<file path="config.mk">
export PLATFORM = sky130hd
export DESIGN_NAME = als_ram
export DESIGN_NICKNAME = d
export VERILOG_FILES = /design/src/hdl/als_ram.sv
export SDC_FILE = /design/constraint.sdc
export NUM_CORES = 2
export LEC_CHECK = 0
export BUFFER_PORTS_ARGS = -buffer_cell sky130_fd_sc_hd__buf_2
export CELL_PAD_IN_SITES_DETAIL_PLACEMENT = 0
export CELL_PAD_IN_SITES_GLOBAL_PLACEMENT = 1
export CORE_MARGIN = 2
export CORE_UTILIZATION = 51
export DETAILED_ROUTE_END_ITERATION = 8
export PLACE_DENSITY = 0.8
export SLEW_MARGIN = 20
export SYNTH_ARGS = -nofsm -noshare
export SYNTH_HDL_FRONTEND = slang
export SYNTH_SLANG_ARGS = --single-unit
</file>
<file path="constraint.sdc">
create_clock -name aclk -period 3.4 [get_ports aclk]
set_input_delay 0 -clock aclk [delete_from_list [all_inputs] [get_ports aclk]]
set_output_delay 0 -clock aclk [all_outputs]
set_load 0.05 [all_outputs]
</file>
<file path="src/hdl/als_ram.sv">
// ----------------------------------------------------------------------------
// als_ram
// Generic single write port, single read port RAM with registered read data.
// ----------------------------------------------------------------------------
module als_ram #(
    parameter int WIDTH = 32,
    parameter int DEPTH = 64
) (
    input  logic                     aclk,
    input  logic                     we,
    input  logic [$clog2(DEPTH)-1:0] waddr,
    input  logic [WIDTH-1:0]         wdata,
    input  logic [$clog2(DEPTH)-1:0] raddr,
    output logic [WIDTH-1:0]         rdata
);

    logic [WIDTH-1:0] mem [DEPTH];
    logic [WIDTH-1:0] rdata_reg;

    always_ff @(posedge aclk) begin
        if (we) begin
            mem[waddr] <= wdata;
        end
        rdata_reg <= mem[raddr];
    end

    assign rdata = rdata_reg;

endmodule

</file>
==> reports/results.ini <==
[logic_synthesis]
synth-simple-area-share_pct=1.265
netlist.area_leader.share_pct=78.33
synth-main-ff-cell=edfxtp_1
synthCells=3324
synthMuxAreaShare_pct=16.79
synth-edff-count=2048
syn_area_um2=78520
syn_nets=3370
synth_common_cells=edfxtp_1 (2048), mux4_2 (544), nor2_1 (137), mux2i_1 (93), o22ai_1 (84)
yosysMostFrequentCell=edfxtp_1
synth_area_leaders=edfxtp_1 (78%), mux4_2 (16%), mux2i_1 (1.2%)
async_flop_share_pct=0
synthAdderAreaFrac_pct=0
synth.distinct_cells=34
avgSynthCellArea_um2=23.62
synth_seq_area_share_pct=79.14
synth_top_family_by_area=multiplexers
ys_ff_latch=2080
synth_xor_area_share_pct=0
netlist.top_cell.by_area=edfxtp_1
synth_compound_area_share_pct=1.673
synth_warnings=0

[floorplanning]
core_um2=152400
num_rows=143
die_x_um=396.4
initial_utilization_pct=51.51
top_level_ports=78
die_area_um2=157100
die_h_um=396.4

[route]
drt-vias-per-instance=6.509
antenna_left=0
num_vias=37990
drtPass1Iterations=7
wire_per_inst_um=33.58
first_iter_violations=5379
drt-total-wl_um=196000
drc=0

[global_routing]
antenna_found_initial=18
grt_overflow=0
grt_use_total_pct=25.18
grt_pass1_vias=37630
grt_pass1_wl_um=277900
grt_max_degree=65

[clocking]
ctsLongestPathBuffers=3
clkTransAtPathRegs_ns=0.06
numCtsBuffers=193
cts_max_level=4
worstSkewPairLatency_ns=0.82
clock_sinks=2080
cts_tree=built
cts_root_buffer=clkbuf_16

[worst_setup_path]
slowest_delay_ns=0.56
r2r_cells=4
r2r-end=rdata[31]
crit_fanout=40
end_kind=register
cp_cell_sequence=dlygate4sd3_1 > buf_8 > buf_12 > buf_4 > mux4_2 > mux4_2 > o22ai_1 > nor2_1
r2r_slack_ns=1.22
path_common_cell=mux4_2
startpoint=raddr[1]
required_ns=4.08
crit_type=in2reg
timing.rr.start=mem[59][31]
crit_end=rdata[31]
cp.arrival_ns=3.26
crit_path_start_kind=input port
slowest_stage=dlygate4sd3_1

[place]
gp_congestion=0.7868
dpl_cell_area_um2=82890
io_buffers=77
preCtsSetupSlack_ns=0.4092
placed_cells=5425
dpl.hpwl_um=106700

[hold_path]
min_path_type=in2reg

[outcome]
status=finished, final reports clean

[sta]
final_hold_viol_count=0
fmax_mhz=388.6
fin_crit_sh_pct=75.69
setup_ws_ns=0.8264
slew_violations=0
slew_headroom_pct=25.42
rsz0062_at_grt=false
period_minus_slack_ns=2.574
skew_ns=0.02797
finalSetupTns_ns=0
worstMarginPinSlew_ns=1.119
setup_viol=0

[final_layout]
finalCoreUtilization_pct=58.90
design_area_um2=89790
drive_gt1_share_pct=30.42
largest_reg_flops=2048
nets=3681
fillers=10480
stdcell_count=5837
area_growth_pct=14.36

[power]
ir_worst_vdd_mv=0.4951
power_switching_uw=11070
netSwitchingFraction_pct=20.94
power_frac_seq_pct=54.0
clock_power_share_pct=40.8
power_density_nw_per_um2=589.0
comb_power_share_pct=5.3
p_leak_uw=0.02805
p_int_uw=41810

[run]
max-cap-violations=0

-- worst max-delay path: cells and delay by family --
family / cells / cell delay (ns)
AO/OA/AOI/OAI: 1 / 0.52
AND/OR/NAND/NOR: 1 / 0.11
buffers and inverters: 4 / 1.62
multiplexers: 2 / 0.89
-- layout by cell type, fill, tap and decap left out, types with 5 or more instances in the layout --
cell type | netlist | layout
a21oi_1 | 62 | 62
a22oi_1 | 12 | 12
a311oi_1 | 8 | 8
buf_12 | 0 | 44
buf_2 | 57 | 51
buf_4 | 25 | 159
bufinv_16 | 0 | 16
clkbuf_1 | 74 | 46
clkbuf_16 | 0 | 199
clkbuf_8 | 0 | 21
clkinv_1 | 0 | 28
clkinv_2 | 0 | 36
clkinvlp_4 | 0 | 5
dfxtp_1 | 32 | 32
diode_2 | 0 | 7
dlygate4sd3_1 | 0 | 41
edfxtp_1 | 2048 | 2048
mux2i_1 | 93 | 93
mux4_2 | 544 | 544
nand2_1 | 26 | 26
nand2b_1 | 8 | 7
nand3_1 | 5 | 5
nand3b_1 | 5 | 5
nor2_1 | 137 | 75
nor2_4 | 0 | 62
nor2b_1 | 15 | 15
nor3_1 | 7 | 5
o221ai_1 | 27 | 27
o22ai_1 | 84 | 84
-- worst min path at each step --
stage              start        end  cells past startpoint
6_report        raddr[2]  rdata[28]                      6
4_1_cts         wdata[2]  mem[0][2]                      1
3_3_place_gp   rdata[19]  rdata[19]                      1
2_1_floorplan   wdata[0]  mem[0][0]                      0
3_5_place_dp   rdata[19]  rdata[19]                      1
5_1_grt         raddr[5]  rdata[18]                      4
-- final cells by class --
| class | count | area [um2] | share of cell area, % |
|---|---|---|---|
| flip-flops and latches | 2080 | 62140 | 69.21 |
| multi-input cells | 1062 | 15970 | 17.78 |
| clock buffers | 266 | 5441 | 6.060 |
| repair buffers | 298 | 2785 | 3.102 |
| well taps | 2030 | 2540 | 2.829 |
| clock inverters | 94 | 897.1 | 0.9991 |
| diodes | 7 | 17.52 | 0.01951 |
-- per-layer routing --
metal | share of wire, % | track usage, %
met1 | 39 | 36.47
met2 | 47 | 38.80
met3 | 11 | 5.257
met4 | 3.3 | 8.256
met5 | 0.026 | 0
-- power groups by stage --
stage          sequential (uW)  combinational, uW  clock [uW]
6_report                 28500               2780       21600
5_1_grt                  28500               2930       22800
4_1_cts                  28500               2780       21800
3_5_place_dp             29100               2720           0
3_3_place_gp             29100               2670           0
2_1_floorplan            29200               1380           0
-- repair_timing --
action / in CTS / in global routing
setup buffers: 0 / 0
hold buffers: 40 / 1
gates resized for setup: 0 / 0
endpoints found under the hold margin: 1706 / 64
-- metrics by stage --
step                total power [uW]  hold WS (ns)
CTS                            53120       0.01665
global placement               31750        0.4731
finish                         52880        0.1118
detailed placement             31810        0.4693
global route                   54230        0.1322
floorplan                      30560       0.09887
-- cell families (layout without fill, tap and decap cells) --
group,count (synthesis),count (layout)
DFF,2080,2080
AOI/OAI and AO/OA,202,202
and+or+nand+nor,223,223
other,0,7
muxes,637,637
buffers and inverters,182,658
No activity file was read; power rests on OpenSTA's default activity.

—————

**WHAT IS NEEDED**
Retype, exactly and with nothing added, the lines of the material above from the first through the one that contains "output logic [WIDTH-1:0]".

**EXERCISE SOLUTION**
<file path="config.mk">
export PLATFORM = sky130hd
export DESIGN_NAME = als_ram
export DESIGN_NICKNAME = d
export VERILOG_FILES = /design/src/hdl/als_ram.sv
export SDC_FILE = /design/constraint.sdc
export NUM_CORES = 2
export LEC_CHECK = 0
export BUFFER_PORTS_ARGS = -buffer_cell sky130_fd_sc_hd__buf_2
export CELL_PAD_IN_SITES_DETAIL_PLACEMENT = 0
export CELL_PAD_IN_SITES_GLOBAL_PLACEMENT = 1
export CORE_MARGIN = 2
export CORE_UTILIZATION = 51
export DETAILED_ROUTE_END_ITERATION = 8
export PLACE_DENSITY = 0.8
export SLEW_MARGIN = 20
export SYNTH_ARGS = -nofsm -noshare
export SYNTH_HDL_FRONTEND = slang
export SYNTH_SLANG_ARGS = --single-unit
</file>
<file path="constraint.sdc">
create_clock -name aclk -period 3.4 [get_ports aclk]
set_input_delay 0 -clock aclk [delete_from_list [all_inputs] [get_ports aclk]]
set_output_delay 0 -clock aclk [all_outputs]
set_load 0.05 [all_outputs]
</file>
<file path="src/hdl/als_ram.sv">
// ----------------------------------------------------------------------------
// als_ram
// Generic single write port, single read port RAM with registered read data.
// ----------------------------------------------------------------------------
module als_ram #(
    parameter int WIDTH = 32,
    parameter int DEPTH = 64
) (
    input  logic                     aclk,
    input  logic                     we,
    input  logic [$clog2(DEPTH)-1:0] waddr,
    input  logic [WIDTH-1:0]         wdata,
    input  logic [$clog2(DEPTH)-1:0] raddr,
    output logic [WIDTH-1:0]         rdata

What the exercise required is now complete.